Collected data:
### src/hw/asac_timer.sv
// cycle down-counter: load a count, done stays high while the count sits at zero
// assumes loads come from logic on core_clk
`timescale 1ns/100ps
module asac_timer (
    input  wire logic core_clk,
    input  wire logic rst_b,
    asac_tmr_if.tmr   tmr
);
    logic [3:0] cnt_r;

    always_ff @(posedge core_clk or negedge rst_b) begin
        if (!rst_b) begin
            cnt_r <= 4'h0;
        end else if (tmr.load) begin
            cnt_r <= tmr.count;
        end else if (cnt_r != 4'h0) begin
            cnt_r <= cnt_r - 4'h1;
        end
    end

    // done must not depend on load: the controller builds load from done
    assign tmr.done = (cnt_r == 4'h0);
endmodule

Task description:
Leaving nothing out, print each line above exactly.

Written response:
### src/hw/asac_timer.sv
// cycle down-counter: load a count, done stays high while the count sits at zero
// assumes loads come from logic on core_clk
`timescale 1ns/100ps
module asac_timer (
    input  wire logic core_clk,
    input  wire logic rst_b,
    asac_tmr_if.tmr   tmr
);
    logic [3:0] cnt_r;

    always_ff @(posedge core_clk or negedge rst_b) begin
        if (!rst_b) begin
            cnt_r <= 4'h0;
        end else if (tmr.load) begin
            cnt_r <= tmr.count;
        end else if (cnt_r != 4'h0) begin
            cnt_r <= cnt_r - 4'h1;
        end
    end

    // done must not depend on load: the controller builds load from done
    assign tmr.done = (cnt_r == 4'h0);
endmodule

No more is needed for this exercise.